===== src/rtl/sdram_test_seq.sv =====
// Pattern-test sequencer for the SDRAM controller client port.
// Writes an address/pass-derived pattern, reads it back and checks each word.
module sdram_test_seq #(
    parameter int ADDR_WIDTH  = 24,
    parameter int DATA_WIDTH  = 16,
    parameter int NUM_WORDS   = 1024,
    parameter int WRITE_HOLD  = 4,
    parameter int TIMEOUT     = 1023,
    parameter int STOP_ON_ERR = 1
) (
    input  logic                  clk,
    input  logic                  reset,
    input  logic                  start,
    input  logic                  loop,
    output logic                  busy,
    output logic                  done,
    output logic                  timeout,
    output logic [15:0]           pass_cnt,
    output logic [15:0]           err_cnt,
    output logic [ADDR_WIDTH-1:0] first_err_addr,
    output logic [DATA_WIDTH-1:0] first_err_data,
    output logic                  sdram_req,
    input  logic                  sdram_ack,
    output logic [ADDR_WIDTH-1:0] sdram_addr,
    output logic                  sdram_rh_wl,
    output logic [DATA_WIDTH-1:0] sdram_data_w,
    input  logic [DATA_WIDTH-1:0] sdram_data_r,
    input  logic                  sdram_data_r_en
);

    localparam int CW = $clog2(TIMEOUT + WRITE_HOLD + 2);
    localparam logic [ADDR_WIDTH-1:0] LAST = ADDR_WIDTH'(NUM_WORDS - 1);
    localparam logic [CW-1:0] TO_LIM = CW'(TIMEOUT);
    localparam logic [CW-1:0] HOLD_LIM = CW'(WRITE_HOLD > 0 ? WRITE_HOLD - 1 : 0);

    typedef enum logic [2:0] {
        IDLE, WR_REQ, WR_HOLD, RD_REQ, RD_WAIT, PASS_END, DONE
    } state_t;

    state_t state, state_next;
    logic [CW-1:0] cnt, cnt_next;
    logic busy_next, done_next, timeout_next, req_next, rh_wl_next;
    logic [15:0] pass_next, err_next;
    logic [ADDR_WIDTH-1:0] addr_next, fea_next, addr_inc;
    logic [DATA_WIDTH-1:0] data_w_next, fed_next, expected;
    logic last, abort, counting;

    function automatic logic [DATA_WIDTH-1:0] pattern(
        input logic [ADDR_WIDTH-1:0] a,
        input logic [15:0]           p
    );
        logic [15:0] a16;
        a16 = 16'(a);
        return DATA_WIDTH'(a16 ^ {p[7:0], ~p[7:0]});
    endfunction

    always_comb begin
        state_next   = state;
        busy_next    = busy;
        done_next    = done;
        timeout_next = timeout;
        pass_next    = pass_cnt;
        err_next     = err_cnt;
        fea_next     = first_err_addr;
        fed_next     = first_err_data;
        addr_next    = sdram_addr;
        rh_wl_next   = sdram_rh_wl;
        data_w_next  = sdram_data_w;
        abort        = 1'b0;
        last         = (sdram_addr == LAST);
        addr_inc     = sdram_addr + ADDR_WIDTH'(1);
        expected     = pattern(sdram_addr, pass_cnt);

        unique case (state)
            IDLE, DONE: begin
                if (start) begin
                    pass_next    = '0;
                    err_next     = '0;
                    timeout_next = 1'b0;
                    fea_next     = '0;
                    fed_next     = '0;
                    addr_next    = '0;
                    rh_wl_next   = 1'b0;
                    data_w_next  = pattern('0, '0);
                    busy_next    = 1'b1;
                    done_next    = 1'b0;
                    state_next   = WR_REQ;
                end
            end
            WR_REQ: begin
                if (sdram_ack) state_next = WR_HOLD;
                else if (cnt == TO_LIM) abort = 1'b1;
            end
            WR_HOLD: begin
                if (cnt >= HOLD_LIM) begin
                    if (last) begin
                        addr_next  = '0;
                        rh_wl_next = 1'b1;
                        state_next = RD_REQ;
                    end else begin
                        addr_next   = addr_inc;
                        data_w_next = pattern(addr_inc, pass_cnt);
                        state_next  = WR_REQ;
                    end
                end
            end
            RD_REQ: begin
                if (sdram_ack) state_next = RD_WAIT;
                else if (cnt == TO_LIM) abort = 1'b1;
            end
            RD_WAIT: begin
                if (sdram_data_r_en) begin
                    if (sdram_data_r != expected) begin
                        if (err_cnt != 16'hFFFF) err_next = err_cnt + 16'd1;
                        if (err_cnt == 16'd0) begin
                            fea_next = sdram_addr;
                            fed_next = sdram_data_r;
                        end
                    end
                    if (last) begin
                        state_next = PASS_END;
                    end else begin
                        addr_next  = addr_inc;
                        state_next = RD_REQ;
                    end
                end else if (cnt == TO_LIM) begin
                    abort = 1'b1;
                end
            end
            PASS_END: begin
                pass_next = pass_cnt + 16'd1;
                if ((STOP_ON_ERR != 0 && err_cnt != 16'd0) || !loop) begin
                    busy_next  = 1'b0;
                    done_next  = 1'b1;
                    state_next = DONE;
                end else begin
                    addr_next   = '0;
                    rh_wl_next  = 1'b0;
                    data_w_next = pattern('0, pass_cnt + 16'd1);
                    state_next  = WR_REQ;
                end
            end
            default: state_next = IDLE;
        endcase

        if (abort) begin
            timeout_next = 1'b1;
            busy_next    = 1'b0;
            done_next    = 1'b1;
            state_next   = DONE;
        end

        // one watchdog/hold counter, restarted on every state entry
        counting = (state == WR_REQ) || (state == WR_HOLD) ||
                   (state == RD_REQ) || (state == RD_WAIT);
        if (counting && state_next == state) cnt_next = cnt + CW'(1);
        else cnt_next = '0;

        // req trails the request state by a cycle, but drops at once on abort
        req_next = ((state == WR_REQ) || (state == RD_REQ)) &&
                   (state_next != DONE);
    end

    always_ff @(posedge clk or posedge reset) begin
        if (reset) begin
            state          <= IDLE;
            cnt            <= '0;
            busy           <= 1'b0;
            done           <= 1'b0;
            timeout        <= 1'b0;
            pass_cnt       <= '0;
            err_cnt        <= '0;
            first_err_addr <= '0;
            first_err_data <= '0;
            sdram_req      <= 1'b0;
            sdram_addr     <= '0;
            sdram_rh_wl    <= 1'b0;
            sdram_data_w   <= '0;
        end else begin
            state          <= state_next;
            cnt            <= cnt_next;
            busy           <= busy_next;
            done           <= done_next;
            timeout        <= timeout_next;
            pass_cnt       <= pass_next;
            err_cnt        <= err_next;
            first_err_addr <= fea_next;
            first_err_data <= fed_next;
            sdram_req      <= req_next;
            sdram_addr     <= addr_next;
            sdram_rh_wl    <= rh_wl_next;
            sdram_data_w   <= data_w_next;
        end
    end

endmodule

▸ **Exercise details**
Write out every record, exactly as written.

▸ **Problem solution**
===== src/rtl/sdram_test_seq.sv =====
// Pattern-test sequencer for the SDRAM controller client port.
// Writes an address/pass-derived pattern, reads it back and checks each word.
module sdram_test_seq #(
    parameter int ADDR_WIDTH  = 24,
    parameter int DATA_WIDTH  = 16,
    parameter int NUM_WORDS   = 1024,
    parameter int WRITE_HOLD  = 4,
    parameter int TIMEOUT     = 1023,
    parameter int STOP_ON_ERR = 1
) (
    input  logic                  clk,
    input  logic                  reset,
    input  logic                  start,
    input  logic                  loop,
    output logic                  busy,
    output logic                  done,
    output logic                  timeout,
    output logic [15:0]           pass_cnt,
    output logic [15:0]           err_cnt,
    output logic [ADDR_WIDTH-1:0] first_err_addr,
    output logic [DATA_WIDTH-1:0] first_err_data,
    output logic                  sdram_req,
    input  logic                  sdram_ack,
    output logic [ADDR_WIDTH-1:0] sdram_addr,
    output logic                  sdram_rh_wl,
    output logic [DATA_WIDTH-1:0] sdram_data_w,
    input  logic [DATA_WIDTH-1:0] sdram_data_r,
    input  logic                  sdram_data_r_en
);

    localparam int CW = $clog2(TIMEOUT + WRITE_HOLD + 2);
    localparam logic [ADDR_WIDTH-1:0] LAST = ADDR_WIDTH'(NUM_WORDS - 1);
    localparam logic [CW-1:0] TO_LIM = CW'(TIMEOUT);
    localparam logic [CW-1:0] HOLD_LIM = CW'(WRITE_HOLD > 0 ? WRITE_HOLD - 1 : 0);

    typedef enum logic [2:0] {
        IDLE, WR_REQ, WR_HOLD, RD_REQ, RD_WAIT, PASS_END, DONE
    } state_t;

    state_t state, state_next;
    logic [CW-1:0] cnt, cnt_next;
    logic busy_next, done_next, timeout_next, req_next, rh_wl_next;
    logic [15:0] pass_next, err_next;
    logic [ADDR_WIDTH-1:0] addr_next, fea_next, addr_inc;
    logic [DATA_WIDTH-1:0] data_w_next, fed_next, expected;
    logic last, abort, counting;

    function automatic logic [DATA_WIDTH-1:0] pattern(
        input logic [ADDR_WIDTH-1:0] a,
        input logic [15:0]           p
    );
        logic [15:0] a16;
        a16 = 16'(a);
        return DATA_WIDTH'(a16 ^ {p[7:0], ~p[7:0]});
    endfunction

    always_comb begin
        state_next   = state;
        busy_next    = busy;
        done_next    = done;
        timeout_next = timeout;
        pass_next    = pass_cnt;
        err_next     = err_cnt;
        fea_next     = first_err_addr;
        fed_next     = first_err_data;
        addr_next    = sdram_addr;
        rh_wl_next   = sdram_rh_wl;
        data_w_next  = sdram_data_w;
        abort        = 1'b0;
        last         = (sdram_addr == LAST);
        addr_inc     = sdram_addr + ADDR_WIDTH'(1);
        expected     = pattern(sdram_addr, pass_cnt);

        unique case (state)
            IDLE, DONE: begin
                if (start) begin
                    pass_next    = '0;
                    err_next     = '0;
                    timeout_next = 1'b0;
                    fea_next     = '0;
                    fed_next     = '0;
                    addr_next    = '0;
                    rh_wl_next   = 1'b0;
                    data_w_next  = pattern('0, '0);
                    busy_next    = 1'b1;
                    done_next    = 1'b0;
                    state_next   = WR_REQ;
                end
            end
            WR_REQ: begin
                if (sdram_ack) state_next = WR_HOLD;
                else if (cnt == TO_LIM) abort = 1'b1;
            end
            WR_HOLD: begin
                if (cnt >= HOLD_LIM) begin
                    if (last) begin
                        addr_next  = '0;
                        rh_wl_next = 1'b1;
                        state_next = RD_REQ;
                    end else begin
                        addr_next   = addr_inc;
                        data_w_next = pattern(addr_inc, pass_cnt);
                        state_next  = WR_REQ;
                    end
                end
            end
            RD_REQ: begin
                if (sdram_ack) state_next = RD_WAIT;
                else if (cnt == TO_LIM) abort = 1'b1;
            end
            RD_WAIT: begin
                if (sdram_data_r_en) begin
                    if (sdram_data_r != expected) begin
                        if (err_cnt != 16'hFFFF) err_next = err_cnt + 16'd1;
                        if (err_cnt == 16'd0) begin
                            fea_next = sdram_addr;
                            fed_next = sdram_data_r;
                        end
                    end
                    if (last) begin
                        state_next = PASS_END;
                    end else begin
                        addr_next  = addr_inc;
                        state_next = RD_REQ;
                    end
                end else if (cnt == TO_LIM) begin
                    abort = 1'b1;
                end
            end
            PASS_END: begin
                pass_next = pass_cnt + 16'd1;
                if ((STOP_ON_ERR != 0 && err_cnt != 16'd0) || !loop) begin
                    busy_next  = 1'b0;
                    done_next  = 1'b1;
                    state_next = DONE;
                end else begin
                    addr_next   = '0;
                    rh_wl_next  = 1'b0;
                    data_w_next = pattern('0, pass_cnt + 16'd1);
                    state_next  = WR_REQ;
                end
            end
            default: state_next = IDLE;
        endcase

        if (abort) begin
            timeout_next = 1'b1;
            busy_next    = 1'b0;
            done_next    = 1'b1;
            state_next   = DONE;
        end

        // one watchdog/hold counter, restarted on every state entry
        counting = (state == WR_REQ) || (state == WR_HOLD) ||
                   (state == RD_REQ) || (state == RD_WAIT);
        if (counting && state_next == state) cnt_next = cnt + CW'(1);
        else cnt_next = '0;

        // req trails the request state by a cycle, but drops at once on abort
        req_next = ((state == WR_REQ) || (state == RD_REQ)) &&
                   (state_next != DONE);
    end

    always_ff @(posedge clk or posedge reset) begin
        if (reset) begin
            state          <= IDLE;
            cnt            <= '0;
            busy           <= 1'b0;
            done           <= 1'b0;
            timeout        <= 1'b0;
            pass_cnt       <= '0;
            err_cnt        <= '0;
            first_err_addr <= '0;
            first_err_data <= '0;
            sdram_req      <= 1'b0;
            sdram_addr     <= '0;
            sdram_rh_wl    <= 1'b0;
            sdram_data_w   <= '0;
        end else begin
            state          <= state_next;
            cnt            <= cnt_next;
            busy           <= busy_next;
            done           <= done_next;
            timeout        <= timeout_next;
            pass_cnt       <= pass_next;
            err_cnt        <= err_next;
            first_err_addr <= fea_next;
            first_err_data <= fed_next;
            sdram_req      <= req_next;
            sdram_addr     <= addr_next;
            sdram_rh_wl    <= rh_wl_next;
            sdram_data_w   <= data_w_next;
        end
    end

endmodule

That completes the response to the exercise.